> _The problem_:
Could you set down exactly the lines in the records below between the line holding "run 3: per-stage" and the line holding "after floorplan: 0.193 / 0.530 / 0", inclusive?

-- Material provided follows --

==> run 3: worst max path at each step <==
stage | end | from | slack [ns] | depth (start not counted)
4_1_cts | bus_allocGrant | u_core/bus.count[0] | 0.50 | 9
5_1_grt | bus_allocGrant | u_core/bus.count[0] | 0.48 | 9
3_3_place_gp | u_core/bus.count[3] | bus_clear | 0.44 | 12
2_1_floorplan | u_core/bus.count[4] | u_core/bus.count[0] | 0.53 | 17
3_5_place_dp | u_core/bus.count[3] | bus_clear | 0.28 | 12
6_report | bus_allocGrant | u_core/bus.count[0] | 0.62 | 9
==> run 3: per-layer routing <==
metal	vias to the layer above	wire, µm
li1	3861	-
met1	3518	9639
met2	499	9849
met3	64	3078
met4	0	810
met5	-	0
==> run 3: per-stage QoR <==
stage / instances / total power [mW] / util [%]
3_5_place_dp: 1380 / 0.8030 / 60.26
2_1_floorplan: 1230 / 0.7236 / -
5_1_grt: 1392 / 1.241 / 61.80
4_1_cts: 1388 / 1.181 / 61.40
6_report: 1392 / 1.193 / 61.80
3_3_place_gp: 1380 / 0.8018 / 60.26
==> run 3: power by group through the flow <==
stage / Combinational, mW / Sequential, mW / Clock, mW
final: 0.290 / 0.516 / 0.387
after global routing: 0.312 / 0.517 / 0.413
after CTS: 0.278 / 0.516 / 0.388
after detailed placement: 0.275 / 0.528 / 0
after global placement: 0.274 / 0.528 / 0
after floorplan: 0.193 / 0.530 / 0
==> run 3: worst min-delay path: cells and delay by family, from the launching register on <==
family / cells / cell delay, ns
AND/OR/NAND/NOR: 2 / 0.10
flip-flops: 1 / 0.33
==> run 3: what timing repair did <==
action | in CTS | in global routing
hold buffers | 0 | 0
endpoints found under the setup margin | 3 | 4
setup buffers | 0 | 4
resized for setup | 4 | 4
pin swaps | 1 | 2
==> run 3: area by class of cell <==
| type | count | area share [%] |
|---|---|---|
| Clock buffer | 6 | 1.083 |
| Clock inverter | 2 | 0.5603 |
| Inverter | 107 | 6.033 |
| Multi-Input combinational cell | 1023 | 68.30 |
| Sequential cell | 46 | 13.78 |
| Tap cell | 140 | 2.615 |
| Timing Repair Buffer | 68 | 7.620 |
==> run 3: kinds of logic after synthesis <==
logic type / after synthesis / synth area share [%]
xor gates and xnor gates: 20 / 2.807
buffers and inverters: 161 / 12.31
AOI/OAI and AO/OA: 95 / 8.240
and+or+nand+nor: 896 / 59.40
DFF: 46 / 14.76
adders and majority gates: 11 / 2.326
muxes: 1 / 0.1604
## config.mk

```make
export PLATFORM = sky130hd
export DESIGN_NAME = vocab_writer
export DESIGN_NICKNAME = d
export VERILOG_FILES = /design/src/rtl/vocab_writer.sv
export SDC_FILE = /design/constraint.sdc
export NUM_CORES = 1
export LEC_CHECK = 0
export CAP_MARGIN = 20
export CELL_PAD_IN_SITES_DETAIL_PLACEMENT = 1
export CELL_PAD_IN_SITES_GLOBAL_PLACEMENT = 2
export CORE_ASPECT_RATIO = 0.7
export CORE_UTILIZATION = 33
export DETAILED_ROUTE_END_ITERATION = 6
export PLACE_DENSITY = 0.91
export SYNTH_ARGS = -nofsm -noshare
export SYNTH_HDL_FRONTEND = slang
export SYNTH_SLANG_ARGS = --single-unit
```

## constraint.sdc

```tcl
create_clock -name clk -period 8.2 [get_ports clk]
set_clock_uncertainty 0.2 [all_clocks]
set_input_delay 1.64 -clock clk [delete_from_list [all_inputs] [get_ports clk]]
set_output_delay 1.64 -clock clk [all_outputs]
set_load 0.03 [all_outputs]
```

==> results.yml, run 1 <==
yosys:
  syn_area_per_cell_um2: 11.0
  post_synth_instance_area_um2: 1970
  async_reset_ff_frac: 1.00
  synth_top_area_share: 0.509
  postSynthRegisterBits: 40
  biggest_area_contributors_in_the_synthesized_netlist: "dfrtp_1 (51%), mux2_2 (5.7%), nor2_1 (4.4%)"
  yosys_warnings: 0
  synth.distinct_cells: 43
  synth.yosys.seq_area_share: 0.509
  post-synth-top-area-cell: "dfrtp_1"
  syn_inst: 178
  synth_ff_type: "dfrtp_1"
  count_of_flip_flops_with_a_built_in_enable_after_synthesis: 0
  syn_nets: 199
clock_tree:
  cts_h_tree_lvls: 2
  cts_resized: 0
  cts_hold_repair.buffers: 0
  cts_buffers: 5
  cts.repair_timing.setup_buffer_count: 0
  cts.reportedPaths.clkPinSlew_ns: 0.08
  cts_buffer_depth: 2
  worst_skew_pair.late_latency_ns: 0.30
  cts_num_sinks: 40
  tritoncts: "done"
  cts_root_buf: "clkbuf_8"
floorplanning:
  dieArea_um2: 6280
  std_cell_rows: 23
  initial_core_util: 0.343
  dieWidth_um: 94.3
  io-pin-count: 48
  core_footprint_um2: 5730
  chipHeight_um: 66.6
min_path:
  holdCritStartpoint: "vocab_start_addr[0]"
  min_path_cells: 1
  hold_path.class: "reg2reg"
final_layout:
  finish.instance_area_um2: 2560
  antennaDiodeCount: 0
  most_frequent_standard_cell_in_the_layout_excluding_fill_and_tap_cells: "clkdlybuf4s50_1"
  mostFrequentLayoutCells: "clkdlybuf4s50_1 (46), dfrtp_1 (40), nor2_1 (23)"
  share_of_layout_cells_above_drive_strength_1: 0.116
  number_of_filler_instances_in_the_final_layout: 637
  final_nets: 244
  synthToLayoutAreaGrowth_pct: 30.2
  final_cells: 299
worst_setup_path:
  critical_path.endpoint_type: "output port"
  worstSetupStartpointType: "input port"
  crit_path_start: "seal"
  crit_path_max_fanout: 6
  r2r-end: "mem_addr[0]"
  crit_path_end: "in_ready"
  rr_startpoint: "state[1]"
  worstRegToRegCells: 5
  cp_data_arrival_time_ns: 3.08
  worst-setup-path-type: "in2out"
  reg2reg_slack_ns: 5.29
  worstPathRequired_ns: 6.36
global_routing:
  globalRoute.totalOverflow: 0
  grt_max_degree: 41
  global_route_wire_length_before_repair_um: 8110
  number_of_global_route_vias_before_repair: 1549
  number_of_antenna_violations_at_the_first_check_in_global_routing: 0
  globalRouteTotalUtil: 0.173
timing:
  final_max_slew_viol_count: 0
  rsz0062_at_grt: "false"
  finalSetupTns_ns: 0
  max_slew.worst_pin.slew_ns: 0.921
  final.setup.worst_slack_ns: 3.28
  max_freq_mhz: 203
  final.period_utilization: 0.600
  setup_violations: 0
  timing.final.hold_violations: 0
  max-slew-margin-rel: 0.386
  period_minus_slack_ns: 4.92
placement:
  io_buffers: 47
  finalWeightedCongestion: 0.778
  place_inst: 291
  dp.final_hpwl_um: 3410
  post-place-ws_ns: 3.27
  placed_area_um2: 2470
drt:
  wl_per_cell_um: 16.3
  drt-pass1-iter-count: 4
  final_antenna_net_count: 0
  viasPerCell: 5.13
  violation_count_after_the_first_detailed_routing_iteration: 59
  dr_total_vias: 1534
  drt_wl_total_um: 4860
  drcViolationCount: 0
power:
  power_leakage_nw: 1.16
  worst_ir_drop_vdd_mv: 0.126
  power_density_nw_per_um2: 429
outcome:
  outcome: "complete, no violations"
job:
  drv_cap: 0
--- src/rtl/fifo_wr_arbiter.sv ---
// Round-robin write-port arbiter for the async FIFO, burst-locked grants with a beat limit.
// Optional statistics counters are enabled by defining FIFO_ARB_STATS_EN.
module fifo_wr_arbiter #(
    parameter int NUM_REQ    = 4,
    parameter int DATA_WIDTH = 8,
    parameter int MAX_BURST  = 16,
    parameter int CNT_WIDTH  = 16
) (
    input  logic                          W_CLK,
    input  logic                          W_RST,
    input  logic [NUM_REQ-1:0]            REQ_VALID,
    input  logic [NUM_REQ-1:0]            REQ_LAST,
    input  logic [NUM_REQ*DATA_WIDTH-1:0] REQ_DATA,
    output logic [NUM_REQ-1:0]            REQ_READY,
    output logic [NUM_REQ-1:0]            GNT,
    input  logic                          W_FULL,
    output logic                          W_INC,
    output logic [DATA_WIDTH-1:0]         W_DATA,
    output logic                          BURST_ABORT
`ifdef FIFO_ARB_STATS_EN
    ,
    output logic [NUM_REQ*CNT_WIDTH-1:0]  STAT_BEATS,
    output logic [CNT_WIDTH-1:0]          STAT_ABORTS
`endif
);

    localparam int IW  = (NUM_REQ > 1) ? $clog2(NUM_REQ) : 1;
    localparam int BW  = (MAX_BURST > 0) ? $clog2(MAX_BURST + 1) : 1;
    localparam int LIM = (MAX_BURST > 0) ? MAX_BURST - 1 : 0;

    if (NUM_REQ < 2 || NUM_REQ > 8 || CNT_WIDTH < 1) begin : g_bad_param
        $error("fifo_wr_arbiter: unsupported parameter value");
    end

    typedef enum logic {
        IDLE,
        BURST
    } state_t;

    state_t        state;
    logic [IW-1:0] last_grant;
    logic [IW-1:0] gnt_idx;
    logic [IW-1:0] next_idx;
    logic [BW-1:0] beat_cnt;
    logic          found;
    logic          gnt_last;
    logic          limit_hit;
    logic          abort_now;
    int            cand;

    assign REQ_READY = GNT & {NUM_REQ{~W_FULL}};
    assign W_INC     = (|(GNT & REQ_VALID)) & ~W_FULL;
    assign gnt_last  = |(GNT & REQ_LAST);
    assign limit_hit = (MAX_BURST != 0) && (beat_cnt == BW'(LIM));
    assign abort_now = (state == BURST) && W_INC && !gnt_last && limit_hit;

    always_comb begin
        gnt_idx = '0;
        W_DATA  = '0;
        for (int i = 0; i < NUM_REQ; i++) begin
            if (GNT[i]) gnt_idx = IW'(i);
            W_DATA = W_DATA
                   | ({DATA_WIDTH{GNT[i]}} & REQ_DATA[i*DATA_WIDTH +: DATA_WIDTH]);
        end
    end

    // Scan starts just past the previous winner and wraps around.
    always_comb begin
        next_idx = '0;
        found    = 1'b0;
        cand     = 0;
        for (int k = 1; k <= NUM_REQ; k++) begin
            cand = (int'(last_grant) + k) % NUM_REQ;
            if (!found && REQ_VALID[IW'(cand)]) begin
                found    = 1'b1;
                next_idx = IW'(cand);
            end
        end
    end

    always_ff @(posedge W_CLK or negedge W_RST) begin
        if (!W_RST) begin
            state       <= IDLE;
            GNT         <= '0;
            last_grant  <= IW'(NUM_REQ - 1);
            beat_cnt    <= '0;
            BURST_ABORT <= 1'b0;
        end else begin
            BURST_ABORT <= 1'b0;
            unique case (state)
                IDLE: begin
                    if (found) begin
                        GNT      <= NUM_REQ'(1) << next_idx;
                        beat_cnt <= '0;
                        state    <= BURST;
                    end
                end
                BURST: begin
                    if (W_INC) begin
                        if (gnt_last) begin
                            GNT        <= '0;
                            last_grant <= gnt_idx;
                            beat_cnt   <= '0;
                            state      <= IDLE;
                        end else if (limit_hit) begin
                            GNT         <= '0;
                            last_grant  <= gnt_idx;
                            beat_cnt    <= '0;
                            BURST_ABORT <= 1'b1;
                            state       <= IDLE;
                        end else if (!(&beat_cnt)) begin
                            beat_cnt <= beat_cnt + 1'b1;
                        end
                    end
                end
                default: begin
                    GNT   <= '0;
                    state <= IDLE;
                end
            endcase
        end
    end

`ifdef FIFO_ARB_STATS_EN
    always_ff @(posedge W_CLK or negedge W_RST) begin
        if (!W_RST) begin
            STAT_BEATS  <= '0;
            STAT_ABORTS <= '0;
        end else begin
            for (int i = 0; i < NUM_REQ; i++) begin
                if (W_INC && GNT[i]
                    && !(&STAT_BEATS[i*CNT_WIDTH +: CNT_WIDTH])) begin
                    STAT_BEATS[i*CNT_WIDTH +: CNT_WIDTH] <=
                        STAT_BEATS[i*CNT_WIDTH +: CNT_WIDTH] + 1'b1;
                end
            end
            if (abort_now && !(&STAT_ABORTS)) begin
                STAT_ABORTS <= STAT_ABORTS + 1'b1;
            end
        end
    end
`endif

endmodule
--- config.mk ---
export PLATFORM = sky130hd
export DESIGN_NAME = fifo_wr_arbiter
export DESIGN_NICKNAME = d
export VERILOG_FILES = /design/src/rtl/fifo_wr_arbiter.sv
export SDC_FILE = /design/constraint.sdc
export NUM_CORES = 1
export LEC_CHECK = 0
export ABC_AREA = 1
export BUFFER_PORTS_ARGS = -buffer_cell sky130_fd_sc_hd__clkbuf_2
export CAP_MARGIN = 10
export CORE_MARGIN = 2
export CORE_UTILIZATION = 45
export CTS_CLUSTER_SIZE = 16
export DETAILED_ROUTE_END_ITERATION = 10
export GPL_TIMING_DRIVEN = 0
export PLACE_DENSITY = 0.8
export SLEW_MARGIN = 10
export SYNTH_ARGS = -nofsm -noshare
export SYNTH_HDL_FRONTEND = slang
export SYNTH_SLANG_ARGS = --single-unit
--- constraint.sdc ---
create_clock -name W_CLK -period 2 [get_ports W_CLK]
set_clock_uncertainty 0.05 [all_clocks]
set_input_delay 0.1 -clock W_CLK [delete_from_list [all_inputs] [get_ports W_CLK]]
set_output_delay 0.1 -clock W_CLK [all_outputs]
set_load 0.005 [all_outputs]
==> run_results.csv <==
group,metric,value,unit
timing,rsz0062_at_grt,"false",
global_routing,grt_pass1_wl,5590,um
synth,ys_types,30,
synth,avgSynthCellArea,6.38,sq um
die,num_rows,18,
die,fp.coreArea,0.00250,sq mm
pwr,p_clk_frac,0.323,
hold_path,worstHoldPathCells,4,
timing,timing.slew.headroom,0.681,
critical_path,critical_path.startpoint,"last_grant[0]",
synth,syn_nets,231,
flow_run,max-cap-violations,0,
die,die_w,55.5,um
timing,slew_violations,0,
timing,final_hold_viol_count,0,
final_layout,nNetsFinal,297,
clocking,numCtsBuffers,3,
global_routing,antenna_found_initial,0,
final_layout,antenna_cells,0,
pwr,p_total,510,uW
die,dieHeight,55.5,um
routing,final_antenna_net_count,0,
pwr,power.share.sequential,0.515,
critical_path,cp_max_fo,9,
synth,syn_inst,187,
synth,synth_common_cells,"nand2_1 (81), inv_1 (17), nand4_1 (15), dfrtp_1 (11), nand3_1 (11)",
routing,drc_errors,0,
synth,synth_ff_type,"dfrtp_1",
timing,fin_tns_setup,0,ps
synth,yosysWarnings,0,
critical_path,worst_ep_required_time,2120,ps
routing,vias_per_cell,5.05,
critical_path,crit_path_start_kind,"flip-flop",
global_routing,first_global_vias,1371,
critical_path,reg2reg_from,"last_grant[0]",
routing,routedWlPerCell,11.6,um
clocking,h-tree-depth,1,
pwr,switchingPower,130,uW
pwr,leakagePower,0.898,nW
timing,fin_crit_sh,0.865,
critical_path,worstSetupPathType,"reg -> reg",
pwr,max-vdd-ir-drop,0.285,mV
timing,setup_viol,0,
routing,drt_iter0_markers,46,
synth,synth_edf_count,0,
synth,async_flop_share,1.00,
critical_path,endpoint_kind,"flip-flop",
synth,yosysTopAreaCell,"nand2_1",
synth,yosysTopAreaCellShare,0.255,
clocking,cts.clk_slew.worst_paths,80,ps
routing,vias,1423,
critical_path,r2r_cells,12,
status,status,"completed",
critical_path,arrival,1850,ps
hold_path,hp-start,"REQ_LAST[1]",
global_routing,grt_max_degree,14,
global_routing,gr-total-overflow,0,
synth,ys_top_cells_by_area,"nand2_1 (25%), dfrtp_1 (23%), nand4_1 (7.9%)",
pwr,power_frac_comb,0.162,
clocking,clock_path_buffers,2,
routing,drtPass1Iterations,4,
placed_design,dp_hpwl,2670,um
timing,fmax,578,MHz
synth,ys_seq_elements,13,
die,ios,61,
clocking,clock-sinks,13,
timing,period_needed,1730,ps
timing,worst_pin_slew,479,ps
global_routing,grt_usage,0.218,
final_layout,area_growth,31.3,%
clocking,clock_latency,270,ps
hold_path,worstHoldPathType,"in -> reg",
final_layout,drive_gt1_frac,0.357,
pwr,swShare,0.254,
placed_design,gp_congestion,0.831,
die,design.die.area,0.00308,sq mm
synth,syn_area,0.00119,sq mm
routing,drt_wl_total,3270,um
clocking,cts_tree,"done",
pwr,p_int,380,uW
pwr,power_density,325,mW/mm^2
synth,ys_seq_area_frac,0.275,
clocking,root_buffer,"clkbuf_4",
die,initial_core_util,0.477,
clocking,cts_resized,0,
final_layout,n_fill_cell,257,
synth,synth.most_common_cell,"nand2_1",
placed_design,portBuffers,60,
==> stage by stage <==
step | hold slack, ps | cells | setup WS (ps) | util | cell area, sq um
CTS | 106 | 282 | 294 | 0.627 | 1570
detailed placement | -33.3 | 277 | 308 | 0.613 | 1530
finish | 108 | 282 | 270 | 0.627 | 1570
floorplan | -246 | 187 | 442 | - | 1190
global placement | -42.0 | 277 | 323 | 0.613 | 1530
global route | 132 | 282 | 124 | 0.627 | 1570
==> cell families (layout without fill, tap and decap cells) <==
| kind of cell | after synthesis | in the layout | share of synthesized area |
|---|---|---|---|
| AND/OR/NAND/NOR | 129 | 129 | 0.508 |
| adder cells (fa/ha/maj) | 1 | 1 | 0.0105 |
| AO/OA/AOI/OAI | 16 | 16 | 0.0923 |
| buffers and inverters | 27 | 92 | 0.107 |
| flip-flops | 13 | 13 | 0.275 |
| XOR/XNOR | 1 | 1 | 0.00734 |
==> state kept, by name, indices dropped and copies added (netlist names) <==
signal and cells:
GNT 4, state 1, BURST_ABORT 1, beat_cnt 5
last_grant 2
==> routing by layer <==
| metal | wire length, um | up-vias | GRT usage | part of all wire |
|---|---|---|---|---|
| met5 | 0 | - | 0 | 0 |
| met4 | 33 | 0 | 0.0662 | 0.010 |
| met3 | 149 | 6 | 0.0281 | 0.046 |
| met2 | 1670 | 40 | 0.388 | 0.51 |
| met1 | 1410 | 636 | 0.271 | 0.43 |
| li1 | - | 741 | - | - |
==> path summary, 6_finish.rpt <==
check	endpoint	slack [ps]
hold / removal	BURST_ABORT	110
hold reg to reg	beat_cnt[3]	460
setup / recovery	GNT[1]	270
min in group asynchronous	beat_cnt[3]	200
max in group asynchronous	last_grant[1]	1410
setup reg to reg	GNT[1]	270
==> placed cells by master (no fill, tap or decap), types with 2 or more instances in the layout <==
cell | netlist | final
nand3_1 | 11 | 11
dfstp_2 | 2 | 2
clkbuf_4 | 0 | 3
clkbuf_2 | 0 | 60
or2_2 | 2 | 2
inv_1 | 17 | 17
dfrtp_1 | 11 | 11
inv_2 | 3 | 3
nand2_1 | 81 | 81
nand4_1 | 15 | 15
o21ai_2 | 2 | 2
buf_6 | 3 | 3
nor2_1 | 7 | 7
clkbuf_1 | 2 | 3
nand2_2 | 8 | 8
o21ai_0 | 7 | 7
==> worst max-delay path, stage by stage, from the launching register on <==
cell	delay, ps
dfstp_2	530
buf_6	130
inv_4	70
nand2_2	60
nand2_1	60
nand2_1	70
nand2_1	80
nor2_4	150
nand3_1	120
nand2_1	90
nand2_1	70
nand3_1	100
nand2_1	50
==> power groups by stage <==
| stage | clock, mW | sequential, mW | combinational, mW |
|---|---|---|---|
| 2_1_floorplan | 0 | 0.268 | 0.0275 |
| 3_3_place_gp | 0 | 0.268 | 0.0786 |
| 3_5_place_dp | 0 | 0.268 | 0.0804 |
| 4_1_cts | 0.167 | 0.263 | 0.0823 |
| 5_1_grt | 0.177 | 0.263 | 0.0935 |
| 6_report | 0.165 | 0.263 | 0.0825 |
`src/rtl/sprite_scheduler.sv`:
```
// Per-pixel sprite scheduler: shadow/active slot banks, fixed-priority hit test, shared ROM
// address generation and a two-stage pixel pipeline.
module sprite_scheduler #(
   parameter int unsigned NUM_SPRITES = 4,
   parameter int unsigned SPR_W       = 25,
   parameter int unsigned SPR_H       = 25,
   parameter int unsigned ID_W        = 3,
   parameter int unsigned ADDR_W      = 13,
   parameter int unsigned COMMIT_Y    = 480,
   localparam int unsigned SLOT_W     = (NUM_SPRITES > 1) ? $clog2(NUM_SPRITES) : 1
) (
   input  logic              vga_clk,
   input  logic              Reset,
   input  logic [9:0]        DrawX,
   input  logic [9:0]        DrawY,
   input  logic              blank,
   input  logic              cfg_we,
   input  logic [SLOT_W-1:0] cfg_slot,
   input  logic [9:0]        cfg_x,
   input  logic [9:0]        cfg_y,
   input  logic [ID_W-1:0]   cfg_id,
   input  logic              cfg_en,
   output logic [ADDR_W-1:0] rom_address,
   input  logic [3:0]        rom_q,
   output logic [3:0]        pix_index,
   output logic              pix_hit,
   output logic [SLOT_W-1:0] pix_slot,
   output logic              frame_commit
);

   logic [9:0]             sh_x  [NUM_SPRITES];
   logic [9:0]             sh_y  [NUM_SPRITES];
   logic [ID_W-1:0]        sh_id [NUM_SPRITES];
   logic [NUM_SPRITES-1:0] sh_en;
   logic [9:0]             act_x  [NUM_SPRITES];
   logic [9:0]             act_y  [NUM_SPRITES];
   logic [ID_W-1:0]        act_id [NUM_SPRITES];
   logic [NUM_SPRITES-1:0] act_en;

   logic commit;
   assign commit = (DrawX == 10'd0) && (DrawY == 10'(COMMIT_Y));

   always_ff @(posedge vga_clk or posedge Reset) begin
      if (Reset) begin
         for (int i = 0; i < NUM_SPRITES; i++) begin
            sh_x[i]  <= '0;
            sh_y[i]  <= '0;
            sh_id[i] <= '0;
         end
         sh_en <= '0;
      end else if (cfg_we && (32'(cfg_slot) < NUM_SPRITES)) begin
         sh_x[cfg_slot]  <= cfg_x;
         sh_y[cfg_slot]  <= cfg_y;
         sh_id[cfg_slot] <= cfg_id;
         sh_en[cfg_slot] <= cfg_en;
      end
   end

   // Copy reads shadow as it stood before this edge, so a same-cycle write waits a frame.
   always_ff @(posedge vga_clk or posedge Reset) begin
      if (Reset) begin
         for (int i = 0; i < NUM_SPRITES; i++) begin
            act_x[i]  <= '0;
            act_y[i]  <= '0;
            act_id[i] <= '0;
         end
         act_en <= '0;
      end else if (commit) begin
         for (int i = 0; i < NUM_SPRITES; i++) begin
            act_x[i]  <= sh_x[i];
            act_y[i]  <= sh_y[i];
            act_id[i] <= sh_id[i];
         end
         act_en <= sh_en;
      end
   end

   logic [NUM_SPRITES-1:0] hit_vec;
   logic                   win;
   logic [SLOT_W-1:0]      win_slot;
   logic [10:0]            win_dx;
   logic [10:0]            win_dy;
   logic [ID_W-1:0]        win_id;
   logic [ADDR_W-1:0]      addr_d;

   // 11-bit compares keep x+SPR_W from wrapping past 1023.
   always_comb begin
      hit_vec  = '0;
      win      = 1'b0;
      win_slot = '0;
      win_dx   = '0;
      win_dy   = '0;
      win_id   = '0;
      for (int i = 0; i < NUM_SPRITES; i++) begin
         hit_vec[i] = act_en[i] && blank &&
                      ({1'b0, DrawX} >= {1'b0, act_x[i]}) &&
                      ({1'b0, DrawX} <  ({1'b0, act_x[i]} + 11'(SPR_W))) &&
                      ({1'b0, DrawY} >= {1'b0, act_y[i]}) &&
                      ({1'b0, DrawY} <  ({1'b0, act_y[i]} + 11'(SPR_H)));
      end
      for (int i = NUM_SPRITES - 1; i >= 0; i--) begin
         if (hit_vec[i]) begin
            win      = 1'b1;
            win_slot = SLOT_W'(i);
            win_dx   = {1'b0, DrawX} - {1'b0, act_x[i]};
            win_dy   = {1'b0, DrawY} - {1'b0, act_y[i]};
            win_id   = act_id[i];
         end
      end
      addr_d = '0;
      if (win) begin
         addr_d = ADDR_W'(win_id) * ADDR_W'(SPR_W * SPR_H) +
                  ADDR_W'(win_dy) * ADDR_W'(SPR_W) + ADDR_W'(win_dx);
      end
   end

   logic              hit1;
   logic [SLOT_W-1:0] slot1;

   always_ff @(posedge vga_clk or posedge Reset) begin
      if (Reset) begin
         rom_address  <= '0;
         hit1         <= 1'b0;
         slot1        <= '0;
         pix_index    <= '0;
         pix_hit      <= 1'b0;
         pix_slot     <= '0;
         frame_commit <= 1'b0;
      end else begin
         rom_address  <= addr_d;
         hit1         <= win;
         slot1        <= win_slot;
         pix_index    <= hit1 ? rom_q : 4'd0;
         pix_hit      <= hit1 && (rom_q != 4'd0);
         pix_slot     <= hit1 ? slot1 : '0;
         frame_commit <= commit;
      end
   end

endmodule

```
`config.mk`:
```
export PLATFORM = sky130hd
export DESIGN_NAME = sprite_scheduler
export DESIGN_NICKNAME = d
export VERILOG_FILES = /design/src/rtl/sprite_scheduler.sv
export SDC_FILE = /design/constraint.sdc
export NUM_CORES = 1
export LEC_CHECK = 0
export BUFFER_PORTS_ARGS = -buffer_cell sky130_fd_sc_hd__buf_2
export CORE_AREA = 2 2 183 185
export CTS_CLUSTER_SIZE = 20
export DETAILED_ROUTE_END_ITERATION = 7
export DIE_AREA = 0 0 185 187
export PLACE_DENSITY_LB_ADDON = 0.25
export SYNTH_ARGS = -nofsm -noshare
export SYNTH_HDL_FRONTEND = slang
export SYNTH_SLANG_ARGS = --single-unit
```
`constraint.sdc`:
```
create_clock -name vga_clk -period 7.1 [get_ports vga_clk]
set_input_delay 1.065 -clock vga_clk [delete_from_list [all_inputs] [get_ports vga_clk]]
set_output_delay 1.065 -clock vga_clk [all_outputs]
set_load 0.005 [all_outputs]
```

-- Material provided concluded --

> _Solution to this exercise_:
==> run 3: per-stage QoR <==
stage / instances / total power [mW] / util [%]
3_5_place_dp: 1380 / 0.8030 / 60.26
2_1_floorplan: 1230 / 0.7236 / -
5_1_grt: 1392 / 1.241 / 61.80
4_1_cts: 1388 / 1.181 / 61.40
6_report: 1392 / 1.193 / 61.80
3_3_place_gp: 1380 / 0.8018 / 60.26
==> run 3: power by group through the flow <==
stage / Combinational, mW / Sequential, mW / Clock, mW
final: 0.290 / 0.516 / 0.387
after global routing: 0.312 / 0.517 / 0.413
after CTS: 0.278 / 0.516 / 0.388
after detailed placement: 0.275 / 0.528 / 0
after global placement: 0.274 / 0.528 / 0
after floorplan: 0.193 / 0.530 / 0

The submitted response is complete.